* WHAT TO WORK ON: Look at every line below and count those containing "synthesis". Answer with the number only.

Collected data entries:
· · · · ·

What follows belongs to an exercise in optimizing a design on an open flow for small area, a short achievable clock period and few clock cycles per item; a production flow would make more cautious choices.

Design serac_cascade, start of the top module:
module serac_cascade (
    input  wire        clk,
    input  wire        rst,         
    input  wire        cfg_we,
    input  wire [5:0]  cfg_addr,    
    input  wire [31:0] cfg_data,
    input  wire        clr_state,   
    input  wire        in_valid,
    output wire        in_ready,
    input  wire [31:0] in_x,
    output reg         out_valid,
    output reg  [31:0] out_y
);
    function [1:0] fa(input a, input b, input c);
        fa = {(a & b) | (c & (a ^ b)), a ^ b ^ c};
    endfunction
    function [47:0] booth(input [31:0] x);
        integer j;
        reg h, m, l;
        begin
            for (j = 0; j < 16; j = j + 1) begin
                h = x[2*j+1];
                m = x[2*j];
                l = (j == 0) ? 1'b0 : x[2*j-1];
                booth[3*j]   = m ^ l;
                booth[3*j+1] = (h & ~m & ~l) | (~h & m & l);
                booth[3*j+2] = h;
            end
        end
    endfunction
    function [32:0] pprow(input [2:0] d, input [31:0] m);
        pprow = (({33{d[0]}} & {m[31], m}) | ({33{d[1]}} & {m, 1'b0})) ^ {33{d[2]}};
    endfunction
    function [127:0] ks2(input [63:0] a, input [63:0] b);
        reg [63:0] g, p, g2, p2;
        integer l, k;
        begin
            g = a & b;
            p = a ^ b;
  ...
Size: about 19000 cells after synthesis, ~110 I/O pins, about 220000 um2 of cells after synthesis.
Settings: LEC_CHECK=0, CAP_MARGIN=20, CORE_MARGIN=2, CORE_UTILIZATION=40, PLACE_DENSITY=0.6, SETUP_SLACK_MARGIN=0.5, SLEW_MARGIN=20; clock period 20.0 ns.
standard.sh (not shown) runs the stock make flow with config.mk's settings and CLKGATE_MAP_FILE= SYNTH_SCRIPT=/design/flow/synth_recipe.tcl, a recipe that flattens the netlist after the stock synthesis.
==> flow/flow/run.sh <==
#!/bin/bash
set -euo pipefail
R=$PWD/orfs/results/sky130hd/serac_cascade/base
bash standard.sh synth > synth.log 2>&1
python3 flow/fa_polarity.py $R/1_2_yosys.v $R/1_2_yosys.pol.v > fa_polarity.log 2>&1
cp $R/1_2_yosys.v $R/1_2_yosys.std.v
mv $R/1_2_yosys.pol.v $R/1_2_yosys.v
rm -f $R/1_synth.odb $R/1_synth.sdc
bash standard.sh SETUP_SLACK_MARGIN=15 \
    "BUFFER_PORTS_ARGS=-buffer_cell sky130_fd_sc_hd__buf_4" \
    CTS_CLUSTER_SIZE=26 CTS_CLUSTER_DIAMETER=70 GPL_TIMING_DRIVEN=1 \
    finish > standard_flow.log 2>&1
Other scripts of this flow, unchanged in this note and not shown: flow/flow/fa_polarity.py
Then changed:
--- a/flow/design.v
+++ b/flow/design.v
@@ -137,18 +137,16 @@
             last_sec <= 3'd0;
         else if (we_r && wa_r[2:0] == 3'd7)
             last_sec <= wd_r[2:0];
     end
     reg         ph;                 
     reg  [1:0]  busy;               
     reg  [2:0]  nsec0, nsec1;       
     reg  [1:0]  cnt;                
-    reg         inbuf_v;
-    reg  [31:0] inbuf_x;
     reg         in_ready_o;         
     reg         vA, lastA;
     reg  [2:0]  secA;
     reg  [7:0]  ohA;                
     reg  [47:0] xd_A;               
     reg  [31:0] b0_A;
     reg         vB, lastB;
     reg  [2:0]  secB;
@@ -3052,65 +3050,60 @@
         end else if (vD) begin
             s1r[secD] <= s1_new;
             s2r[secD] <= s2_new;
         end
     end
     wire        nt     = ~ph;
     wire        cont   = nt ? busy[1] : busy[0];
     wire [2:0]  nsec_t = nt ? nsec1 : nsec0;
-    wire        start  = ~cont & cnt[1] & (inbuf_v | (in_valid & ~we_r));
+    wire        start  = in_valid & ~cont & cnt[1] & ~we_r;
     wire        issue  = cont | start;
     wire [2:0]  sec_n  = cont ? nsec_t : 3'd0;
     wire        last_n = (sec_n == last_sec);
     wire [7:0]  oh_n   = 8'd1 << sec_n;
     wire [2:0]  sh_n   = rd3(oh_n, shv);
-    wire [31:0] x_in   = inbuf_v ? inbuf_x : in_x;
+    wire [31:0] x_in   = in_x;
     wire [47:0] xd0    = booth(shsat(h0, sh_n));
     wire [47:0] xd1    = booth(shsat(h1, sh_n));
     wire [47:0] xdi    = booth(shsat({{4{x_in[31]}}, x_in}, sh_n));
     wire [47:0] xd_n   = cont ? (sel0 ? xd1 : xd0) : xdi;
     wire        fwd    = vD && secD == secA;
-    wire accept = in_valid & ~inbuf_v;            
-    wire inbuf_next = (inbuf_v | accept) & ~start;
+    wire ready_next = ~(ph ? busy[1] : busy[0]) & ~start & (cnt != 2'd0) & ~cfg_we;
     always @(posedge clk) begin
         if (rst) begin
             ph         <= 1'b0;
             busy       <= 2'b00;
             cnt        <= 2'd3;
-            inbuf_v    <= 1'b0;
             in_ready_o <= 1'b1;
             vA         <= 1'b0;
             vB         <= 1'b0;
             vC         <= 1'b0;
             vD         <= 1'b0;
             out_valid  <= 1'b0;
         end else begin
             ph         <= ~ph;
             if (issue) begin
                 if (nt) busy[1] <= ~last_n;
                 else    busy[0] <= ~last_n;
             end
             cnt        <= start ? 2'd0 : (cnt == 2'd3 ? 2'd3 : cnt + 2'd1);
-            inbuf_v    <= inbuf_next;
-            in_ready_o <= ~inbuf_next;
+            in_ready_o <= ready_next;
             vA         <= issue;
             vB         <= vA;
             vC         <= vB;
             vD         <= vC;
             out_valid  <= vB & lastB;
         end
     end
     always @(posedge clk) begin
         if (issue) begin
             if (nt) nsec1 <= sec_n + 3'd1;
             else    nsec0 <= sec_n + 3'd1;
         end
-        if (accept)
-            inbuf_x <= in_x;
         secA  <= sec_n;
         ohA   <= oh_n;
         lastA <= last_n;
         xd_A  <= xd_n;
         b0_A  <= rd32(oh_n, b0v);
         secB  <= secA;
         ohB   <= ohA;
         lastB <= lastA;
Outcome: Count of clock-buffer cells in the layout came out lower by 13. Utilization came out lower by 0.32 points. Register-to-register slack is better by 0.23 ns. Synthesized cell count barely changes. Via count hardly moves. Cell count came out lower slightly. Sequential cell count came out lower by 33. First-iteration DRC count came out higher by a few percent. Wire length came out lower slightly. Global-route usage came out lower by 0.35 points. Setup slack is worse by 0.096 ns.
Function was not checked in any run of this note: the RTL went through the layout flow alone.

[port drivers added, routing unchanged]
In the flow no input, the clock included, has a driving cell. The finished layouts below were timed again as built, in two steps.
Step 1 (the two cells are an assumption about what drives the block):
set clk [get_ports {clk}]
set_driving_cell -lib_cell sky130_fd_sc_hd__clkbuf_16 $clk
set_driving_cell -lib_cell sky130_fd_sc_hd__buf_2 [delete_from_list [all_inputs] $clk]
Step 2 adds t to the input delays and takes it off the output delays; t is the mean of the earliest and latest rising clock arrival at the registers after step 1. Input paths then give back, and output paths get back, about the clock's delay inside the block.
a / b / c = ideal ports / drivers / drivers and shift; a / b = the first two.
| run | shift t [ns] | setup WS [ns] | pins driven straight from the clock port |
|---|---|---|---|
| the first run | 1.111 | 14.410 / 14.296 / 13.564 | 1 |
| the second run | 1.102 | 14.314 / 14.198 / 14.052 | 1 |
After both steps setup and hold are still met in every run listed. The setup slack of the first run, which loses most, moves by -0.114 ns with the drivers and by -0.846 ns with both steps.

· · · · ·

* OUTPUT OF THE TASK: 2